Sylvia Nasar chose to include too much detail in her sentences, to the extent that they did not flow. More often than not, she would tack on useless trivia or personal opinions - that don't add to the reading experience, and frankly I don't care about! - interrupting the reader's train of thought. Unlike a previous review, I would've appreciated the author including the details as footnotes instead of forcing them into the sentences. Otherwise, it was a very informative book, with interesting background on the recruitment of foreign scientists and mathematicians to the United States.

Rating: 2 stars
Summary: Not That Beautiful
Review: This is the story of mathematical genius and Nobel Laureate John Nash. It traces his origins in the small town of Bluefield, West Virginia, to his education at Carnegie Tech., to graduate work at Princeton, all the way to winning the Nobel Prize in economics for his work in the area of game theory. Yet the path to fortune is not so easy, by the time he was in his thirties, Nash was battling severe schizophrenia, which forced him to be involuntarily hospitalized five times, and get divorced from his loving and devoted wife Alicia. In the end, it is only with the support of the mathematics community at Princeton, and the fierce loyalty of his wife, Alicia, that he seemed able to gain control of his brilliant yet ailing mind and return to the world of mathematics.
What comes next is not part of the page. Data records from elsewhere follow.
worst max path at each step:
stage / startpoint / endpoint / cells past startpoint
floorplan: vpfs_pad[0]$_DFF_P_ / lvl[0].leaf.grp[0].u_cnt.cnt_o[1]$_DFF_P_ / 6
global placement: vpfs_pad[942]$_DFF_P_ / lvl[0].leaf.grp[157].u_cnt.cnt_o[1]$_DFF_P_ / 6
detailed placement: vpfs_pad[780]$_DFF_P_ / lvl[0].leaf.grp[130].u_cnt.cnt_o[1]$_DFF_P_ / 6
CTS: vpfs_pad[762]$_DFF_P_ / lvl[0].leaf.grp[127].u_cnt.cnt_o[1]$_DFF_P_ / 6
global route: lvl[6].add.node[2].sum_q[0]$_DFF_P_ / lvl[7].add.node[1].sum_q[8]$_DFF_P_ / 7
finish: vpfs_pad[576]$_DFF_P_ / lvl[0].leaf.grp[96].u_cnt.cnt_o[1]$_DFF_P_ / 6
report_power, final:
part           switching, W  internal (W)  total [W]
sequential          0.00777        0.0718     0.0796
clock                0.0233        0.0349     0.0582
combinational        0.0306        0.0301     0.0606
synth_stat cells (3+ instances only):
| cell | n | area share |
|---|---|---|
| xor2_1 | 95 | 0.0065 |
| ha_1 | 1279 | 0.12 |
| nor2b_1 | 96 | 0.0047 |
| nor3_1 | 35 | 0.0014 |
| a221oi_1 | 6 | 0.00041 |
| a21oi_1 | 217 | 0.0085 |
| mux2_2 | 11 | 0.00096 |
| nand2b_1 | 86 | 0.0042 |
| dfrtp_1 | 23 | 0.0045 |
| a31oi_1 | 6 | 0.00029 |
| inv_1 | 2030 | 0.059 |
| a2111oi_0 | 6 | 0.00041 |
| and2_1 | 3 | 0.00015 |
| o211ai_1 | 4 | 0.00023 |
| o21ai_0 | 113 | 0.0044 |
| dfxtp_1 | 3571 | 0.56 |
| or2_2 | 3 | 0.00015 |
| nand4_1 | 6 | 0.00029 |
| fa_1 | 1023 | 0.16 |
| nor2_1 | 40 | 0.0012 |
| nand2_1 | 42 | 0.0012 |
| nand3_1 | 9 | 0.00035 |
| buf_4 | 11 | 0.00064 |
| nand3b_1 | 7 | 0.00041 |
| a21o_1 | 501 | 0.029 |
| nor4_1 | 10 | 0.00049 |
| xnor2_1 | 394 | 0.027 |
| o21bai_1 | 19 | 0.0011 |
==> src/rtl/nexi_uart_tx.sv <==
// nexi_uart_tx: 16x-clocked UART transmitter, req/ack fed holding register.
// Define NEXI_UART_TX_PARITY_EN to insert an even parity bit after the data.
module nexi_uart_tx #(
    parameter int STOP_BITS = 1
) (
    input  logic       clk_16x_bps,
    input  logic       rst_n,
    input  logic       wr_req,
    input  logic [7:0] data,
    output logic       wr_ack,
    output logic       tx_pin,
    output logic       tx_busy
);
    localparam logic [2:0] S_IDLE   = 3'd0;
    localparam logic [2:0] S_START  = 3'd1;
    localparam logic [2:0] S_DATA   = 3'd2;
    localparam logic [2:0] S_STOP   = 3'd4;
`ifdef NEXI_UART_TX_PARITY_EN
    localparam logic [2:0] S_PARITY = 3'd3;
`endif

    logic       req_s1_q, req_s2_q;
    logic [7:0] hold_q, hold_d;
    logic       hold_full_q, hold_full_d;
    logic       ack_q, ack_d;
    logic [2:0] state_q, state_d;
    logic [3:0] cnt_q, cnt_d;
    logic [2:0] bcnt_q, bcnt_d;
    logic [7:0] shift_q, shift_d;
    logic       tx_q, tx_d;
    logic       bit_end, load;
`ifdef NEXI_UART_TX_PARITY_EN
    logic       par_q, par_d;
`endif

    always_comb begin
        hold_d      = hold_q;
        hold_full_d = hold_full_q;
        ack_d       = ack_q;
        state_d     = state_q;
        cnt_d       = cnt_q;
        bcnt_d      = bcnt_q;
        shift_d     = shift_q;
        tx_d        = tx_q;
`ifdef NEXI_UART_TX_PARITY_EN
        par_d       = par_q;
`endif
        bit_end     = (cnt_q == 4'd0);
        load        = 1'b0;

        unique case (state_q)
            S_IDLE: load = hold_full_q;
            S_START: begin
                if (bit_end) begin
                    state_d = S_DATA;
                    cnt_d   = 4'd15;
                    bcnt_d  = 3'd0;
                    tx_d    = shift_q[0];
                end else begin
                    cnt_d = cnt_q - 4'd1;
                end
            end
            S_DATA: begin
                if (bit_end) begin
                    cnt_d = 4'd15;
                    if (bcnt_q == 3'd7) begin
`ifdef NEXI_UART_TX_PARITY_EN
                        state_d = S_PARITY;
                        tx_d    = par_q;
`else
                        state_d = S_STOP;
                        tx_d    = 1'b1;
                        bcnt_d  = 3'd0;
`endif
                    end else begin
                        shift_d = shift_q >> 1;
                        bcnt_d  = bcnt_q + 3'd1;
                        tx_d    = shift_q[1];
                    end
                end else begin
                    cnt_d = cnt_q - 4'd1;
                end
            end
`ifdef NEXI_UART_TX_PARITY_EN
            S_PARITY: begin
                if (bit_end) begin
                    state_d = S_STOP;
                    cnt_d   = 4'd15;
                    bcnt_d  = 3'd0;
                    tx_d    = 1'b1;
                end else begin
                    cnt_d = cnt_q - 4'd1;
                end
            end
`endif
            S_STOP: begin
                if (!bit_end) begin
                    cnt_d = cnt_q - 4'd1;
                end else if (bcnt_q != 3'(STOP_BITS - 1)) begin
                    bcnt_d = bcnt_q + 3'd1;
                    cnt_d  = 4'd15;
                end else if (hold_full_q) begin
                    load = 1'b1;
                end else begin
                    state_d = S_IDLE;
                end
            end
            default: begin
                state_d = S_IDLE;
                tx_d    = 1'b1;
            end
        endcase

        // A queued byte restarts the frame directly, giving gapless output.
        if (load) begin
            shift_d     = hold_q;
            hold_full_d = 1'b0;
            tx_d        = 1'b0;
            state_d     = S_START;
            cnt_d       = 4'd15;
`ifdef NEXI_UART_TX_PARITY_EN
            par_d       = ^hold_q;
`endif
        end

        if (req_s2_q && !ack_q && !hold_full_q) begin
            hold_d      = data;
            hold_full_d = 1'b1;
            ack_d       = 1'b1;
        end else if (ack_q && !req_s2_q) begin
            ack_d = 1'b0;
        end
    end

    always_ff @(posedge clk_16x_bps) begin
        if (!rst_n) begin
            req_s1_q    <= 1'b0;
            req_s2_q    <= 1'b0;
            hold_q      <= 8'd0;
            hold_full_q <= 1'b0;
            ack_q       <= 1'b0;
            state_q     <= S_IDLE;
            cnt_q       <= 4'd0;
            bcnt_q      <= 3'd0;
            shift_q     <= 8'd0;
            tx_q        <= 1'b1;
`ifdef NEXI_UART_TX_PARITY_EN
            par_q       <= 1'b0;
`endif
        end else begin
            req_s1_q    <= wr_req;
            req_s2_q    <= req_s1_q;
            hold_q      <= hold_d;
            hold_full_q <= hold_full_d;
            ack_q       <= ack_d;
            state_q     <= state_d;
            cnt_q       <= cnt_d;
            bcnt_q      <= bcnt_d;
            shift_q     <= shift_d;
            tx_q        <= tx_d;
`ifdef NEXI_UART_TX_PARITY_EN
            par_q       <= par_d;
`endif
        end
    end

    assign wr_ack  = ack_q;
    assign tx_pin  = tx_q;
    assign tx_busy = (state_q != S_IDLE) | hold_full_q;
endmodule
### config.mk
export PLATFORM = sky130hd
export DESIGN_NAME = instr_encoder
export DESIGN_NICKNAME = d
export VERILOG_FILES = /design/src/rtl/instr_encoder.sv
export SDC_FILE = /design/constraint.sdc
export NUM_CORES = 1
export LEC_CHECK = 0
export CORE_AREA = 5 5 144 146
export DETAILED_ROUTE_END_ITERATION = 12
export DIE_AREA = 0 0 149 151
export PLACE_DENSITY = 0.59
export SYNTH_ARGS = -nofsm -noshare
export SYNTH_HDL_FRONTEND = slang
export SYNTH_SLANG_ARGS = --single-unit
### constraint.sdc
create_clock -name clk -period 8.2 [get_ports clk]
set_clock_uncertainty 0.1 [all_clocks]
set_input_delay 0.82 -clock clk [delete_from_list [all_inputs] [get_ports clk]]
set_output_delay 0.82 -clock clk [all_outputs]
set_load 0.05 [all_outputs]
Do not be deceived. This books is positively nothing like the movie. Director Ron Howard elected to leave out various elements of John Nash's life including: his extreme and unpitiable arrogance, his bisexuality, his arrest for indecent exposure, the mistress and son whom he abandoned, his divorce from his wife, his frequent flights to Europe, and his own son's schizophrenia. Frankly, I did not enjoy reading this book very much because a lot of it was dry and boring and hard to understand. It dealt with a lot of mathematics which I had difficulty figuring out, and I still have difficulty pin-pointing exactly what John Nash won the prize for. This book was very technical and the first one hundred and sixty pages simply described campuses and the lives of other mathematicians, whom Nash may have walked by once in his life. The parts about his schizophrenia were more interesting, but the book was hard to get engaged in. I also found it annoying the way it seemed as though virtually every other sentence had a footnote after it. You almost felt like screaming at the author, "Did you write any of this yourself!" It was a book that was written in a very scholarly way, but it was very inaccessible to a lay-person. It was very long and spent more time going over facts and figures, than people's actual personalities. The ending was very sweet and poignant, but it did not make up for the exhaustion of reading this book.
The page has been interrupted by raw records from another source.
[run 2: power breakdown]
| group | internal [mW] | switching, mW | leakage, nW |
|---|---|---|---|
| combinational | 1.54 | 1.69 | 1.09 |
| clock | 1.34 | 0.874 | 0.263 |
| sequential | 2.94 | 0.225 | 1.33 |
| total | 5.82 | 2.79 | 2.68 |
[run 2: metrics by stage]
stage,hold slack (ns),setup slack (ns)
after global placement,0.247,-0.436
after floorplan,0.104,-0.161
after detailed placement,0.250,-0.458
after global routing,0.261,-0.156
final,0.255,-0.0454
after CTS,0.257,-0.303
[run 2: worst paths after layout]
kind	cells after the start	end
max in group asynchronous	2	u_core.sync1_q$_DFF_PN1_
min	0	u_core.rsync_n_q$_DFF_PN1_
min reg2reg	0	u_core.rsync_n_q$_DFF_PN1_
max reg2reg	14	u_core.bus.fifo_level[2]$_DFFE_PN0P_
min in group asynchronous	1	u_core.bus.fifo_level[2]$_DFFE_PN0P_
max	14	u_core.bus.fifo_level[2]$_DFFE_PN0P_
If you are interested in math and economics, then this is a book worth checking out. However, if you just want to read something that ties into the movie, don't bother, you will only end up frustrated.

Rating: 5 stars
Summary: Beautiful Book
Review: A Beautiful Book. I haven't seen the movie, but after reading this book and discussing it with a friend who saw the movie, the movie appears to have taken the basic "idea" of John Nash's life and made movie which is more fiction than reality. So i think i'd rather not watch the movie. In every page of the book you can see the imense amount of research Nasar went into writing this biography - which i'm sure the movie would not do justice to.

However, the book is well written, exciting, entertaining and though provoking. I always love a book that makes you think. It makes you understand what is going on in the mind of a genius. The book also makes you understand the interesting world of game theory, and gives a real account of pycsaphranic patient (Hollywood always loves to give false realties of everything).

Rating: 4 stars
Summary: A Beautiful Mind - a good bio
Review: I listened to an unabridged recording (Audible.com) before I saw the movie...

This is a well-researched and well-written book on John Nash. There is some digression into the culture of academia, but that's the environment in which the subject existed. While the text provides some good insight into his mental illness, it is not necessarily a comprehensive discussion of it.